A lumbar puncture is performed. This can be a dangerous procedure on a patient with elevated intracranial pressure or brain swelling. When the puncture is performed, a sudden drop in intracranial pressure can occur. In patients with swelling, this can be enough to smash the brainstem against the spinal column, causing death. Luckily, Fletch’s test is performed safely and shows some non-specific signs of infection.
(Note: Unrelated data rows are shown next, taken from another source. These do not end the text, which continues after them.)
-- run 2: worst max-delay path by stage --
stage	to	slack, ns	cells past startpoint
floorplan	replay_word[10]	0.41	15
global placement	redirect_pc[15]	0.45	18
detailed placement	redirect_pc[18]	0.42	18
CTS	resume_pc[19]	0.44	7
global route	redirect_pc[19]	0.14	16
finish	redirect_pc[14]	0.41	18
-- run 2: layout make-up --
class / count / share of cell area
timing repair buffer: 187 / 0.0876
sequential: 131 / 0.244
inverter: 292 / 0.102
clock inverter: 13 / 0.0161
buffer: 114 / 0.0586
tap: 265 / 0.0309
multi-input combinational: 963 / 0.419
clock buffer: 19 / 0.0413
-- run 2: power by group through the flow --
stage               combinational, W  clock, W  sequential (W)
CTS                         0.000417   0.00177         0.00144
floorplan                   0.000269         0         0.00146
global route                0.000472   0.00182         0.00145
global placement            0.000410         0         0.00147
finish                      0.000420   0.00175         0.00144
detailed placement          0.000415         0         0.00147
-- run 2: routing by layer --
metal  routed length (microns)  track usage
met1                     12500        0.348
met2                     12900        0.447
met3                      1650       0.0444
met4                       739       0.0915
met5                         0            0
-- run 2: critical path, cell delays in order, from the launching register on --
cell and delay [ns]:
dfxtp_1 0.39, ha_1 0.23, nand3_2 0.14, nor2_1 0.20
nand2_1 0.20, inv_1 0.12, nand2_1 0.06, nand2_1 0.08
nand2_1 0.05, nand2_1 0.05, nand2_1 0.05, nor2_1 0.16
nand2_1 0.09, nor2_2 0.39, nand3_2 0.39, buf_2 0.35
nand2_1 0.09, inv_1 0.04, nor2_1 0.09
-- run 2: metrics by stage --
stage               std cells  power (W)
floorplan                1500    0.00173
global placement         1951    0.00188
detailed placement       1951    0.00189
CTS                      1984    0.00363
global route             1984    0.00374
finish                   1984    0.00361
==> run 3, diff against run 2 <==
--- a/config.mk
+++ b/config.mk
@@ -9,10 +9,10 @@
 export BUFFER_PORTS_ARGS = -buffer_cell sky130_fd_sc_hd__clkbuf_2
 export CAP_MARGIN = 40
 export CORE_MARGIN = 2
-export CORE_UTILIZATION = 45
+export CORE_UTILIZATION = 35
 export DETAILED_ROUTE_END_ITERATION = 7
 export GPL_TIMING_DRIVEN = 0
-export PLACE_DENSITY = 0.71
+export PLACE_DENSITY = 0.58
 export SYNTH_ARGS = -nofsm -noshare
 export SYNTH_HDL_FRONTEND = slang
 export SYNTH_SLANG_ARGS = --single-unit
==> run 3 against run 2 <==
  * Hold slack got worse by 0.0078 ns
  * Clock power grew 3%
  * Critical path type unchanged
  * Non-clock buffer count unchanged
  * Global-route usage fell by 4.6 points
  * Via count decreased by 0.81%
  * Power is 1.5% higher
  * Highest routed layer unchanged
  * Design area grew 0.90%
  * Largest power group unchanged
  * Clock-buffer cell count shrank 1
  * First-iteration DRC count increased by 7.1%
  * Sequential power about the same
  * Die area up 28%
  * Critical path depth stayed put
Belatedly, the team realizes that Fletch is hiding some of his past from his wife. They lure her out of the room and are able to discover that Fletch has bipolar disorder, which is why he had been taking the Topamax (one of its unofficial uses is as a mood stabilizer). To “cure” his bipolar disease before getting married, he had crossed the border into Mexico or the Caribbean and had an experimental brain surgery designed to cure bipolar. It didn’t work, but it did cause the scarring that the MRI revealed. Also, while he was “south of the border” he contracted malaria, and that is the underlying disease that had been causing all his problems. Fletch is soon cured of malaria, but sadly, his wife had left him because he kept too many secrets from her.
The writers played very loose with the diagnosis of aphasia. The symptoms shown by Fletch (sentences seemingly composed of random words – yet retaining understandable syntax) are not common in any type of aphasia, particularly the “expressive aphasia” Cameron mentioned. In addition, the idea that one can “decode” aphasia is simply ludicrous.
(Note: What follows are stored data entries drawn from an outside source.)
`src/rtl/dbuf_pkg.sv`:
```
package dbuf_pkg;
   typedef enum logic [2:0] {
      PS_OPC, PS_BADDR, PS_BDATA, PS_STAT, PS_PADDR, PS_PREADY, PS_SKIP
   } pstate_t;

   localparam logic [7:0] OP_WR_B0  = 8'h84;
   localparam logic [7:0] OP_WR_B1  = 8'h87;
   localparam logic [7:0] OP_STATUS = 8'hD7;
   localparam logic [7:0] OP_PE_B0  = 8'h83;
   localparam logic [7:0] OP_PE_B1  = 8'h86;
   localparam logic [7:0] OP_PN_B0  = 8'h88;
   localparam logic [7:0] OP_PN_B1  = 8'h89;

   localparam int FIELD_BYTES = 3;

   function automatic logic is_prog(input logic [7:0] op);
      return (op == OP_PE_B0) || (op == OP_PE_B1) ||
             (op == OP_PN_B0) || (op == OP_PN_B1);
   endfunction
endpackage

```
`src/rtl/spi_pin_sync.sv`:
```
module spi_pin_sync #(
   parameter int STAGES = 2
) (
   input  logic clk,
   input  logic rst_n,
   input  logic sck,
   input  logic cs_n,
   input  logic si,
   output logic sck_rise,
   output logic sck_fall,
   output logic cs_rise,
   output logic sel,
   output logic si_s
);
   logic sck_s, cs_s;
   logic sck_d, cs_d;

   generate
      if (STAGES == 0) begin : g_direct
         assign sck_s = sck;
         assign cs_s  = cs_n;
         assign si_s  = si;
      end else begin : g_chain
         logic [STAGES-1:0] sck_q, cs_q, si_q;
         always_ff @(posedge clk or negedge rst_n) begin
            if (!rst_n) begin
               sck_q <= '0;
               cs_q  <= '1;
               si_q  <= '0;
            end else begin
               sck_q[0] <= sck;
               cs_q[0]  <= cs_n;
               si_q[0]  <= si;
               for (int i = 1; i < STAGES; i++) begin
                  sck_q[i] <= sck_q[i-1];
                  cs_q[i]  <= cs_q[i-1];
                  si_q[i]  <= si_q[i-1];
               end
            end
         end
         assign sck_s = sck_q[STAGES-1];
         assign cs_s  = cs_q[STAGES-1];
         assign si_s  = si_q[STAGES-1];
      end
   endgenerate

   always_ff @(posedge clk or negedge rst_n) begin
      if (!rst_n) begin
         sck_d <= 1'b0;
         cs_d  <= 1'b1;
      end else begin
         sck_d <= sck_s;
         cs_d  <= cs_s;
      end
   end

   assign sel      = ~cs_s;
   assign sck_rise = sel & sck_s & ~sck_d;
   assign sck_fall = sel & ~sck_s & sck_d;
   assign cs_rise  = cs_s & ~cs_d;
endmodule

```
`src/rtl/cmd_parser.sv`:
```
module cmd_parser
   import dbuf_pkg::*;
#(
   parameter int DEPTH  = 264,
   parameter int AW     = 9,
   parameter int PAGE_W = 12
) (
   input  logic              clk,
   input  logic              rst_n,
   input  logic              sck_rise,
   input  logic              cs_rise,
   input  logic              sel,
   input  logic              si_s,
   input  logic              busy,
   output logic [1:0]        buf_we,
   output logic [AW-1:0]     buf_addr,
   output logic [7:0]        buf_data,
   output logic              stat_active,
   output logic              prog_valid,
   output logic [7:0]        prog_opcode,
   output logic [PAGE_W-1:0] prog_page
);
   localparam int FIELD_W = 8 * FIELD_BYTES;
   localparam logic [AW:0]   DEPTH_V = (AW+1)'(DEPTH);
   localparam logic [AW-1:0] LAST    = AW'(DEPTH - 1);
   localparam logic [1:0]    FLAST   = 2'(FIELD_BYTES - 1);

   pstate_t              st;
   logic [7:0]           shreg;
   logic [2:0]           bcnt;
   logic [1:0]           fcnt;
   logic [FIELD_W-9:0]   field;
   logic                 wsel;
   logic [AW-1:0]        wr_ptr;
   logic [7:0]           nxt;
   logic [FIELD_W-1:0]   full;
   logic [AW-1:0]        start;

   assign nxt   = {shreg[6:0], si_s};
   assign full  = {field, nxt};
   assign start = full[AW-1:0];
   assign stat_active = (st == PS_STAT);

   always_ff @(posedge clk or negedge rst_n) begin
      if (!rst_n) begin
         st          <= PS_OPC;
         shreg       <= '0;
         bcnt        <= '0;
         fcnt        <= '0;
         field       <= '0;
         wsel        <= 1'b0;
         wr_ptr      <= '0;
         buf_we      <= '0;
         buf_addr    <= '0;
         buf_data    <= '0;
         prog_valid  <= 1'b0;
         prog_opcode <= '0;
         prog_page   <= '0;
      end else begin
         buf_we     <= '0;
         prog_valid <= 1'b0;
         if (cs_rise) begin
            prog_valid <= (st == PS_PREADY);
            st   <= PS_OPC;
            bcnt <= '0;
            fcnt <= '0;
         end else if (!sel) begin
            st   <= PS_OPC;
            bcnt <= '0;
            fcnt <= '0;
         end else if (sck_rise) begin
            shreg <= nxt;
            bcnt  <= bcnt + 3'd1;
            if (bcnt == 3'd7) begin
               unique case (st)
                  PS_OPC: begin
                     fcnt <= '0;
                     if (((nxt == OP_WR_B0) || (nxt == OP_WR_B1)) && !busy) begin
                        st   <= PS_BADDR;
                        wsel <= (nxt == OP_WR_B1);
                     end else if (nxt == OP_STATUS) begin
                        st <= PS_STAT;
                     end else if (is_prog(nxt) && !busy) begin
                        st          <= PS_PADDR;
                        prog_opcode <= nxt;
                     end else begin
                        st <= PS_SKIP;
                     end
                  end
                  PS_BADDR, PS_PADDR: begin
                     field <= full[FIELD_W-9:0];
                     fcnt  <= fcnt + 2'd1;
                     if (fcnt == FLAST) begin
                        if (st == PS_BADDR) begin
                           wr_ptr <= ({1'b0, start} >= DEPTH_V) ? '0 : start;
                           st     <= PS_BDATA;
                        end else begin
                           prog_page <= full[PAGE_W+AW-1:AW];
                           st        <= PS_PREADY;
                        end
                     end
                  end
                  PS_BDATA: begin
                     buf_we   <= wsel ? 2'b10 : 2'b01;
                     buf_addr <= wr_ptr;
                     buf_data <= nxt;
                     wr_ptr   <= (wr_ptr == LAST) ? '0 : wr_ptr + 1'b1;
                  end
                  default: ;
               endcase
            end
         end
      end
   end

   // the two buffer strobes never fire together
   a_r3_onehot_we: assert property (@(posedge clk) disable iff (!rst_n)
      $onehot0(buf_we));
   // every write lands inside the buffer
   a_r4_addr_in_range: assert property (@(posedge clk) disable iff (!rst_n)
      (|buf_we) |-> (buf_addr <= LAST));
   // writes only come from a byte taken while selected
   a_r5_we_while_selected: assert property (@(posedge clk) disable iff (!rst_n)
      (|buf_we) |-> $past(sel));
   // handoff only follows a select release
   a_r10_prog_after_release: assert property (@(posedge clk) disable iff (!rst_n)
      prog_valid |-> $past(cs_rise));
endmodule

```
`src/rtl/status_shifter.sv`:
```
module status_shifter #(
   parameter logic [1:0] LOW_BITS = 2'b00
) (
   input  logic       clk,
   input  logic       rst_n,
   input  logic       sck_fall,
   input  logic       stat_active,
   input  logic       busy,
   input  logic       comp,
   input  logic [3:0] density,
   output logic       so
);
   logic [7:0] snap;
   logic [7:0] now_v;
   logic [2:0] idx;

   assign now_v = {~busy, comp, density, LOW_BITS};

   always_ff @(posedge clk or negedge rst_n) begin
      if (!rst_n) begin
         snap <= '0;
         idx  <= '0;
         so   <= 1'b0;
      end else if (!stat_active) begin
         idx <= '0;
         so  <= 1'b0;
      end else if (sck_fall) begin
         if (idx == 3'd0) begin
            snap <= now_v;
            so   <= now_v[7];
         end else begin
            so <= snap[3'd7 - idx];
         end
         idx <= idx + 3'd1;
      end
   end

   // data out only moves on a falling serial clock edge
   a_r8_so_moves_on_fall: assert property (@(posedge clk) disable iff (!rst_n)
      (stat_active && $past(stat_active) && !$past(sck_fall)) |-> $stable(so));
endmodule

```
`src/rtl/dbuf_spi_frontend.sv`:
```
module dbuf_spi_frontend #(
   parameter int         BUF_DEPTH   = 264,
   parameter int         ADDR_W      = 9,
   parameter int         PAGE_W      = 12,
   parameter int         SYNC_STAGES = 2,
   parameter logic [1:0] STATUS_LOW  = 2'b00
) (
   input  logic              clk,
   input  logic              rst_n,
   input  logic              spi_sck,
   input  logic              spi_cs_n,
   input  logic              spi_si,
   output logic              spi_so,
   output logic              spi_so_oe,
   input  logic              busy_i,
   input  logic              comp_i,
   input  logic [3:0]        density_i,
   output logic [1:0]        buf_we,
   output logic [ADDR_W-1:0] buf_addr,
   output logic [7:0]        buf_data,
   output logic              prog_valid,
   output logic [7:0]        prog_opcode,
   output logic [PAGE_W-1:0] prog_page
);
   generate
      if (BUF_DEPTH < 2 || BUF_DEPTH > (1 << ADDR_W)) begin : g_bad_depth
         $error("BUF_DEPTH must fit in ADDR_W bits");
      end
      if (ADDR_W + PAGE_W > 8 * dbuf_pkg::FIELD_BYTES) begin : g_bad_field
         $error("ADDR_W + PAGE_W exceeds the address field");
      end
      if (SYNC_STAGES < 0 || SYNC_STAGES > 4) begin : g_bad_sync
         $error("SYNC_STAGES out of range");
      end
   endgenerate

   logic sck_rise, sck_fall, cs_rise, sel, si_s, stat_active;

   spi_pin_sync #(.STAGES(SYNC_STAGES)) u_sync (
      .clk(clk), .rst_n(rst_n), .sck(spi_sck), .cs_n(spi_cs_n), .si(spi_si),
      .sck_rise(sck_rise), .sck_fall(sck_fall), .cs_rise(cs_rise),
      .sel(sel), .si_s(si_s)
   );

   cmd_parser #(.DEPTH(BUF_DEPTH), .AW(ADDR_W), .PAGE_W(PAGE_W)) u_parse (
      .clk(clk), .rst_n(rst_n), .sck_rise(sck_rise), .cs_rise(cs_rise),
      .sel(sel), .si_s(si_s), .busy(busy_i),
      .buf_we(buf_we), .buf_addr(buf_addr), .buf_data(buf_data),
      .stat_active(stat_active), .prog_valid(prog_valid),
      .prog_opcode(prog_opcode), .prog_page(prog_page)
   );

   status_shifter #(.LOW_BITS(STATUS_LOW)) u_stat (
      .clk(clk), .rst_n(rst_n), .sck_fall(sck_fall), .stat_active(stat_active),
      .busy(busy_i), .comp(comp_i), .density(density_i), .so(spi_so)
   );

   assign spi_so_oe = sel;
endmodule

```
The final solution of malaria was a bit of a letdown as well. Malaria can certainly cause kidney failure and pulmonary edema, but it’s very rare and only in very severe cases. I’m not certain how the malaria caused the aphasia — a stroke maybe? — as that part was conveniently left unexplained. I find it hard to believe that malaria severe enough to cause renal, pulmonary and neurological disease would not have been easier to diagnose; there are many more common early symptoms including the classical cyclical fever (a high fever recurring like clockwork every 24-36 hours). According to the timeline of the episode, Fletch would have to have had malaria for several years without knowing it — something unheard of. While a mechanically tested blood sample would not show malaria specifically, it would show other abnormalities that could be picked up on. Finally, intravenous quinidine is not routinely available in the United States and must be shipped directly from the CDC so the hospital would not just have some on hand.
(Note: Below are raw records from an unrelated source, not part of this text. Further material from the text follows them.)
==> src/rtl/itimer_pkg.sv <==
package itimer_pkg;
  localparam int unsigned SEL_W     = 3;
  localparam int unsigned N_DIV     = 5;
  localparam int unsigned DIV_W     = 2 * N_DIV;
  localparam int unsigned OFF_START = 8'h04;
  localparam int unsigned OFF_CH0   = 8'h08;
  localparam int unsigned CH_STRIDE = 8'h0C;
  localparam int unsigned OFF_CNT   = 4;
  localparam int unsigned OFF_CTL   = 8;
  localparam int unsigned IE_BIT    = 5;
  localparam int unsigned FLAG_BIT  = 8;
endpackage

==> src/rtl/itimer_prescaler.sv <==
module itimer_prescaler
  import itimer_pkg::*;
#(
  parameter int unsigned NDIV = N_DIV
) (
  input  logic            clk,
  input  logic            rst_n,
  output logic [NDIV-1:0] tick
);
  localparam int unsigned W = 2 * NDIV;

  logic [W-1:0] div_q, div_d;

  always_comb begin
    div_d = div_q + W'(1);
  end

  always_ff @(posedge clk or negedge rst_n) begin
    if (!rst_n) div_q <= '0;
    else        div_q <= div_d;
  end

  // tick k: low 2k+2 bits all ones -> one pulse every 4^(k+1) cycles
  for (genvar k = 0; k < NDIV; k++) begin : g_tick
    assign tick[k] = &div_q[2*k+1:0];
  end

  AST_TICK_NEST: assert property (@(posedge clk) disable iff (!rst_n)
    tick[NDIV-1] |-> tick[0]);
endmodule

==> src/rtl/itimer_channel.sv <==
module itimer_channel
  import itimer_pkg::*;
#(
  parameter int unsigned CNT_W = 32,
  parameter int unsigned NDIV  = N_DIV
) (
  input  logic             clk,
  input  logic             rst_n,
  input  logic             run,
  input  logic [NDIV-1:0]  tick_vec,
  input  logic             con_we,
  input  logic             cnt_we,
  input  logic             ctl_we,
  input  logic [CNT_W-1:0] wdata,
  output logic [CNT_W-1:0] con_q,
  output logic [CNT_W-1:0] cnt_q,
  output logic [SEL_W-1:0] sel_q,
  output logic             ie_q,
  output logic             flag_q,
  output logic             irq
);
  logic [CNT_W-1:0] con_d, cnt_d;
  logic [SEL_W-1:0] sel_d;
  logic             ie_d, flag_d;
  logic             rate_tick, step, uf;

  // rate select; reserved codes match no entry and never tick
  always_comb begin
    rate_tick = 1'b0;
    for (int k = 0; k < NDIV; k++) begin
      if (sel_q == SEL_W'(k)) rate_tick = tick_vec[k];
    end
  end

  assign step = run & rate_tick;
  assign uf   = step & (cnt_q == '0);

  always_comb begin
    con_d  = con_q;
    cnt_d  = cnt_q;
    sel_d  = sel_q;
    ie_d   = ie_q;
    flag_d = flag_q;
    if (con_we) con_d = wdata;
    if (cnt_we)    cnt_d = wdata;
    else if (uf)   cnt_d = con_q;
    else if (step) cnt_d = cnt_q - CNT_W'(1);
    if (ctl_we) begin
      sel_d = wdata[SEL_W-1:0];
      ie_d  = wdata[IE_BIT];
    end
    if (uf)                            flag_d = 1'b1;
    else if (ctl_we && !wdata[FLAG_BIT]) flag_d = 1'b0;
  end

  always_ff @(posedge clk or negedge rst_n) begin
    if (!rst_n) begin
      con_q  <= '0;
      cnt_q  <= '0;
      sel_q  <= '0;
      ie_q   <= 1'b0;
      flag_q <= 1'b0;
    end else begin
      con_q  <= con_d;
      cnt_q  <= cnt_d;
      sel_q  <= sel_d;
      ie_q   <= ie_d;
      flag_q <= flag_d;
    end
  end

  assign irq = flag_q & ie_q;

  AST_UF_SETS_FLAG: assert property (@(posedge clk) disable iff (!rst_n)
    uf |=> flag_q);
  AST_FLAG_CLEARED_BY_WRITE: assert property (@(posedge clk) disable iff (!rst_n)
    $fell(flag_q) |-> $past(ctl_we && !wdata[FLAG_BIT]));
  AST_RELOAD_ON_UF: assert property (@(posedge clk) disable iff (!rst_n)
    (uf && !cnt_we) |=> (cnt_q == $past(con_q)));
  AST_HOLD_STOPPED: assert property (@(posedge clk) disable iff (!rst_n)
    (!run && !cnt_we) |=> $stable(cnt_q));
endmodule

==> src/rtl/interval_timer.sv <==
module interval_timer
  import itimer_pkg::*;
#(
  parameter int unsigned N_CH   = 3,
  parameter int unsigned CNT_W  = 32,
  parameter int unsigned ADDR_W = 8
) (
  input  logic              clk,
  input  logic              rst_n,
  input  logic              wr_en,
  input  logic [ADDR_W-1:0] addr,
  input  logic [CNT_W-1:0]  wdata,
  output logic [CNT_W-1:0]  rdata,
  output logic [N_CH-1:0]   irq
);
  localparam int unsigned N_HIT = 3 * N_CH + 1;

  logic rst_s1, rst_i;
  always_ff @(posedge clk or negedge rst_n) begin
    if (!rst_n) begin
      rst_s1 <= 1'b0;
      rst_i  <= 1'b0;
    end else begin
      rst_s1 <= 1'b1;
      rst_i  <= rst_s1;
    end
  end

  logic [N_DIV-1:0] tick;
  itimer_prescaler #(.NDIV(N_DIV)) u_pre (
    .clk(clk), .rst_n(rst_i), .tick(tick)
  );

  logic start_hit, start_we;
  logic [N_CH-1:0] run_q, run_d;
  assign start_hit = (addr == ADDR_W'(OFF_START));
  assign start_we  = wr_en & start_hit;

  always_comb begin
    run_d = run_q;
    if (start_we) run_d = wdata[N_CH-1:0];
  end

  always_ff @(posedge clk or negedge rst_i) begin
    if (!rst_i) run_q <= '0;
    else        run_q <= run_d;
  end

  logic [N_CH-1:0]  con_hit, cnt_hit, ctl_hit;
  logic [CNT_W-1:0] con_a [N_CH];
  logic [CNT_W-1:0] cnt_a [N_CH];
  logic [SEL_W-1:0] sel_a [N_CH];
  logic [N_CH-1:0]  ie_a, flag_a;

  for (genvar c = 0; c < N_CH; c++) begin : g_ch
    localparam logic [ADDR_W-1:0] BASE = ADDR_W'(OFF_CH0 + c * CH_STRIDE);
    assign con_hit[c] = (addr == BASE);
    assign cnt_hit[c] = (addr == BASE + ADDR_W'(OFF_CNT));
    assign ctl_hit[c] = (addr == BASE + ADDR_W'(OFF_CTL));

    itimer_channel #(.CNT_W(CNT_W), .NDIV(N_DIV)) u_ch (
      .clk(clk), .rst_n(rst_i), .run(run_q[c]), .tick_vec(tick),
      .con_we(wr_en & con_hit[c]), .cnt_we(wr_en & cnt_hit[c]),
      .ctl_we(wr_en & ctl_hit[c]), .wdata(wdata),
      .con_q(con_a[c]), .cnt_q(cnt_a[c]), .sel_q(sel_a[c]),
      .ie_q(ie_a[c]), .flag_q(flag_a[c]), .irq(irq[c])
    );
  end

  always_comb begin
    rdata = '0;
    if (start_hit) rdata = CNT_W'(run_q);
    for (int c = 0; c < N_CH; c++) begin
      if (con_hit[c]) rdata = con_a[c];
      if (cnt_hit[c]) rdata = cnt_a[c];
      if (ctl_hit[c]) begin
        rdata[SEL_W-1:0] = sel_a[c];
        rdata[IE_BIT]    = ie_a[c];
        rdata[FLAG_BIT]  = flag_a[c];
      end
    end
  end

  logic [N_HIT-1:0] hit_vec;
  assign hit_vec = {con_hit, cnt_hit, ctl_hit, start_hit};

  AST_ONE_HIT: assert property (@(posedge clk) disable iff (!rst_i)
    $onehot0(hit_vec));
  AST_START_WRITE: assert property (@(posedge clk) disable iff (!rst_i)
    start_we |=> (run_q == $past(wdata[N_CH-1:0])));
endmodule

==> config.mk <==
export PLATFORM = sky130hd
export DESIGN_NAME = interval_timer
export DESIGN_NICKNAME = d
export VERILOG_FILES = /design/src/rtl/itimer_pkg.sv /design/src/rtl/itimer_prescaler.sv /design/src/rtl/itimer_channel.sv /design/src/rtl/interval_timer.sv
export SDC_FILE = /design/constraint.sdc
export NUM_CORES = 1
export LEC_CHECK = 0
export CAP_MARGIN = 15
export CORE_MARGIN = 1
export CORE_UTILIZATION = 30
export DETAILED_ROUTE_END_ITERATION = 6
export PLACE_DENSITY = 0.5
export SYNTH_ARGS = -nofsm -noshare
export SYNTH_HDL_FRONTEND = slang
export SYNTH_SLANG_ARGS = --single-unit
==> constraint.sdc <==
create_clock -name clk -period 10.45 [get_ports clk]
set_input_delay 2.09 -clock clk [delete_from_list [all_inputs] [get_ports clk]]
set_output_delay 2.09 -clock clk [all_outputs]
set_load 0.02 [all_outputs]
The soap opera aspect consisted of House and Stacey flying to Baltimore to defend House’s Medicare billing. A snowstorm leaves them stranded in Baltimore and in a single hotel room. There is some mutual smooching going on, but then the case intervenes. Things are left up in the air between House and Stacey, but with a definite “this is never going to work” undertone. I’m not sure why they had to fly to Baltimore (except to get them together and out of the hospital). The billing inquiry could have been handled over the phone or by mail.
I give this episode a B+ for the mystery, bot only a C- for the solution. The medical content also earns a below-average C- (mostly for the “decode the aphasia” scenes). The soap opera earns a B.
Tags: television medicine house aphasia malaria.